» **Exercise goal**: Of the entries below, return only those lines from the line with "buffers and inverters,249,512,0.0325" to the line with "value_o[4] | 5.02 |", exactly, both included.

Records from a data source:
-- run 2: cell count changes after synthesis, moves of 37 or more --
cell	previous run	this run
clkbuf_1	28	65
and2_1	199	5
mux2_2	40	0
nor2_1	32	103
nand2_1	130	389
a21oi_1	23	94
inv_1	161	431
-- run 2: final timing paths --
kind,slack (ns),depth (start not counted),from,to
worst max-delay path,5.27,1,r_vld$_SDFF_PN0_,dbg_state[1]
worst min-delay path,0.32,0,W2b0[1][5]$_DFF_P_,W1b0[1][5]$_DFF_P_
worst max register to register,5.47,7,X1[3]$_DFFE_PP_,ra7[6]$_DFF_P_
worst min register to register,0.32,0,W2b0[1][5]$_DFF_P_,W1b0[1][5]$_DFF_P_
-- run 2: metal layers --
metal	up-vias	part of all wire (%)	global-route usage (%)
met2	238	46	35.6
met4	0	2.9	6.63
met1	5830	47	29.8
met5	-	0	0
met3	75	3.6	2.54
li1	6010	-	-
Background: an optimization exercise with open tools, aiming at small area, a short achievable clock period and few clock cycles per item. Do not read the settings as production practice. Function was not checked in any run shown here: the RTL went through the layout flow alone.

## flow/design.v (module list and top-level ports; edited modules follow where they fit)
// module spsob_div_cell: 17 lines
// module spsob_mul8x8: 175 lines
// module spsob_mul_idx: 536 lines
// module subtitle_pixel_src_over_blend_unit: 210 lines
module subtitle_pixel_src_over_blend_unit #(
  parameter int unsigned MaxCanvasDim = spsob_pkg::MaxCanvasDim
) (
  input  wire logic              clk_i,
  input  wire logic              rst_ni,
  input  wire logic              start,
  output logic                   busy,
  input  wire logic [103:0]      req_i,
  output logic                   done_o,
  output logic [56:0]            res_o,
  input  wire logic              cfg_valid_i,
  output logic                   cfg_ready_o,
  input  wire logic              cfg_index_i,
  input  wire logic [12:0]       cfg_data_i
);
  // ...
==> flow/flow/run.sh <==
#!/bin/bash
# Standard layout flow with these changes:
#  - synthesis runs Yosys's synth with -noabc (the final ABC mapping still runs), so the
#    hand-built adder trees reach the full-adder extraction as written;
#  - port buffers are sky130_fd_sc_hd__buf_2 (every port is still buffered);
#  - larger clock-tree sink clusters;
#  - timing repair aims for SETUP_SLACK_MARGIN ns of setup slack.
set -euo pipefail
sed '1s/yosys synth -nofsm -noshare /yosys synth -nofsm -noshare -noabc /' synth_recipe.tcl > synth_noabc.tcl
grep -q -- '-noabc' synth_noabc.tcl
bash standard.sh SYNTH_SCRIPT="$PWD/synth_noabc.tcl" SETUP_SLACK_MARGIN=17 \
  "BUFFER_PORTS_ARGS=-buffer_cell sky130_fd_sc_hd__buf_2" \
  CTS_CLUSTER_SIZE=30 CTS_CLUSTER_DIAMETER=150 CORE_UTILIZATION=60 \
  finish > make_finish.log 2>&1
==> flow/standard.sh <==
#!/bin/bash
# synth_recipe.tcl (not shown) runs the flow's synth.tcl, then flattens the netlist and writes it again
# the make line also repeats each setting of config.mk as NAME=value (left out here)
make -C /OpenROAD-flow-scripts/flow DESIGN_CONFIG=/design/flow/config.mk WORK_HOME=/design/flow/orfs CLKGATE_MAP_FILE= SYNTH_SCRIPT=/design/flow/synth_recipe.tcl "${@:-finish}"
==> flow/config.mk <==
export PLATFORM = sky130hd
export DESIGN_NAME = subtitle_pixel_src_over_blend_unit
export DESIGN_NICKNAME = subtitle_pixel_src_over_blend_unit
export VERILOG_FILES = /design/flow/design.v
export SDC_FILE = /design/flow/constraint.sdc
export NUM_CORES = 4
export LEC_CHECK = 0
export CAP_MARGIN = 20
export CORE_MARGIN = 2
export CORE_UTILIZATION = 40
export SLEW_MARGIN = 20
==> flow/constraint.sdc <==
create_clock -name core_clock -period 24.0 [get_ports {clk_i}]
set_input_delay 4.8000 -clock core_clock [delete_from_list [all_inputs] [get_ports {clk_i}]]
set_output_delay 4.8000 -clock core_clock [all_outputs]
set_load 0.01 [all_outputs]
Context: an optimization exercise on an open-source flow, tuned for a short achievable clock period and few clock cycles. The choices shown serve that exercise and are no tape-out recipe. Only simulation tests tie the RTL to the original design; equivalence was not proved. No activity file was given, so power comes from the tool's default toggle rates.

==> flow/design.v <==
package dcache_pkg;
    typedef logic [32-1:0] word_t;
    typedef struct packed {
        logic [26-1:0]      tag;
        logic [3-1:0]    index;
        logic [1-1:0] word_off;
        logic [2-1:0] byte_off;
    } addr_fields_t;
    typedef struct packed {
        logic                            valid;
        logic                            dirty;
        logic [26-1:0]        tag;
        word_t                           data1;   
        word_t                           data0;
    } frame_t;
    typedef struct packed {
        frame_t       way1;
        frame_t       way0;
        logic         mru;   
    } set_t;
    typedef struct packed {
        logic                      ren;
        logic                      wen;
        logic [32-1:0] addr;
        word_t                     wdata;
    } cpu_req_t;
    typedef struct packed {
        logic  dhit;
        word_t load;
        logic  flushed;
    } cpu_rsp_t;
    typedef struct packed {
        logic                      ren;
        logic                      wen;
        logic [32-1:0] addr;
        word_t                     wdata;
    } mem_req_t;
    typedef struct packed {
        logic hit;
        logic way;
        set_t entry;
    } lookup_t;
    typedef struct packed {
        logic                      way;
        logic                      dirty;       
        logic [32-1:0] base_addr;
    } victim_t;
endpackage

--

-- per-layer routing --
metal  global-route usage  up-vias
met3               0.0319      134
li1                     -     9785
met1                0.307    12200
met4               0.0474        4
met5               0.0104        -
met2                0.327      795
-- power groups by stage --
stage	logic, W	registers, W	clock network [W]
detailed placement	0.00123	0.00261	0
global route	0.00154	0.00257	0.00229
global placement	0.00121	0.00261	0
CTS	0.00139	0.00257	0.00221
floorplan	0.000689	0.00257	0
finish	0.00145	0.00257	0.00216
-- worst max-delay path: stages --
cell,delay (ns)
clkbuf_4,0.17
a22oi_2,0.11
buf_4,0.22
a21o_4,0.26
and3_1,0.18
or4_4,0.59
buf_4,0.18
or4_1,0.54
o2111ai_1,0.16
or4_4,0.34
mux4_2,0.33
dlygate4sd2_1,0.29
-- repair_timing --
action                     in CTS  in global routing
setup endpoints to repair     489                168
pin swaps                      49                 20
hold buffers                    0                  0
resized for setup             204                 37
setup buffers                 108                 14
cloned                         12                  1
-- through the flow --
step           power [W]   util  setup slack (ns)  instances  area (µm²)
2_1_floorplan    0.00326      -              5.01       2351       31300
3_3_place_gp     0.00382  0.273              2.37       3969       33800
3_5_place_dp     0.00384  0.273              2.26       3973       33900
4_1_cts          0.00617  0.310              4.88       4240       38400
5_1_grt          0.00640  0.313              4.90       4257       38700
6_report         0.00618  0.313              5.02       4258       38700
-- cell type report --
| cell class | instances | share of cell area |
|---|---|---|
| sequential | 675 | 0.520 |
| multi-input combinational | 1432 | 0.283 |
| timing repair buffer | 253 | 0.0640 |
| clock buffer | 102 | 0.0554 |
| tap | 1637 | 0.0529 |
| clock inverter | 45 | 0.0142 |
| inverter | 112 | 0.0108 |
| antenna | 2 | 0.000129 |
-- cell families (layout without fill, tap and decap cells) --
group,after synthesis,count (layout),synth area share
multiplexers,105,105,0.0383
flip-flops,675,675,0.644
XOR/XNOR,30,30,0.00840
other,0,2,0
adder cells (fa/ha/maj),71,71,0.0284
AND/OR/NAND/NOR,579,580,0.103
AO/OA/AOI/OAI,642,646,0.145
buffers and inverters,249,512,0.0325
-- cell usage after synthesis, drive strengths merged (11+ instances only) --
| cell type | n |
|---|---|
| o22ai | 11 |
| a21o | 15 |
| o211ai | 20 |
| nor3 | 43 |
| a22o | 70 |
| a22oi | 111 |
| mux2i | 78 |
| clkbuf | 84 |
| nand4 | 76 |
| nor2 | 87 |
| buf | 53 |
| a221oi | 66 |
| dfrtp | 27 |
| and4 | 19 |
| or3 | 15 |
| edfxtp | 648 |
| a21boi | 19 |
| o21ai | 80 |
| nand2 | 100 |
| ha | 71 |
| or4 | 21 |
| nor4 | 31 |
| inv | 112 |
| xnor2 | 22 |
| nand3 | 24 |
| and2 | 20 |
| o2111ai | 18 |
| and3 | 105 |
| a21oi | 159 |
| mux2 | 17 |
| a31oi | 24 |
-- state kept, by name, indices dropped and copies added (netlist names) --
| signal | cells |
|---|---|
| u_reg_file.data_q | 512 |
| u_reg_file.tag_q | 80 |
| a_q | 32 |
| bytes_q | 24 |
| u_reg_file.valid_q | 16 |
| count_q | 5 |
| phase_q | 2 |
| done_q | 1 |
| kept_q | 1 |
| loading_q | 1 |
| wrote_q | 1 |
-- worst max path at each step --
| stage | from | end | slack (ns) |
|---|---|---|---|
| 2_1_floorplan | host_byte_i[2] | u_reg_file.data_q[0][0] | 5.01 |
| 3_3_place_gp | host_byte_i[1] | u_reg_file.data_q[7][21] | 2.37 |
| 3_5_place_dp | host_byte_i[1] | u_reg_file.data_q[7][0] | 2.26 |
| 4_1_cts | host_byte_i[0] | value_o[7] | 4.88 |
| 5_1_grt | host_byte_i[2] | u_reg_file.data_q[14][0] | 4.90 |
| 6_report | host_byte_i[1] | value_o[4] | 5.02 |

» **Response to this task**:
buffers and inverters,249,512,0.0325
-- cell usage after synthesis, drive strengths merged (11+ instances only) --
| cell type | n |
|---|---|
| o22ai | 11 |
| a21o | 15 |
| o211ai | 20 |
| nor3 | 43 |
| a22o | 70 |
| a22oi | 111 |
| mux2i | 78 |
| clkbuf | 84 |
| nand4 | 76 |
| nor2 | 87 |
| buf | 53 |
| a221oi | 66 |
| dfrtp | 27 |
| and4 | 19 |
| or3 | 15 |
| edfxtp | 648 |
| a21boi | 19 |
| o21ai | 80 |
| nand2 | 100 |
| ha | 71 |
| or4 | 21 |
| nor4 | 31 |
| inv | 112 |
| xnor2 | 22 |
| nand3 | 24 |
| and2 | 20 |
| o2111ai | 18 |
| and3 | 105 |
| a21oi | 159 |
| mux2 | 17 |
| a31oi | 24 |
-- state kept, by name, indices dropped and copies added (netlist names) --
| signal | cells |
|---|---|
| u_reg_file.data_q | 512 |
| u_reg_file.tag_q | 80 |
| a_q | 32 |
| bytes_q | 24 |
| u_reg_file.valid_q | 16 |
| count_q | 5 |
| phase_q | 2 |
| done_q | 1 |
| kept_q | 1 |
| loading_q | 1 |
| wrote_q | 1 |
-- worst max path at each step --
| stage | from | end | slack (ns) |
|---|---|---|---|
| 2_1_floorplan | host_byte_i[2] | u_reg_file.data_q[0][0] | 5.01 |
| 3_3_place_gp | host_byte_i[1] | u_reg_file.data_q[7][21] | 2.37 |
| 3_5_place_dp | host_byte_i[1] | u_reg_file.data_q[7][0] | 2.26 |
| 4_1_cts | host_byte_i[0] | value_o[7] | 4.88 |
| 5_1_grt | host_byte_i[2] | u_reg_file.data_q[14][0] | 4.90 |
| 6_report | host_byte_i[1] | value_o[4] | 5.02 |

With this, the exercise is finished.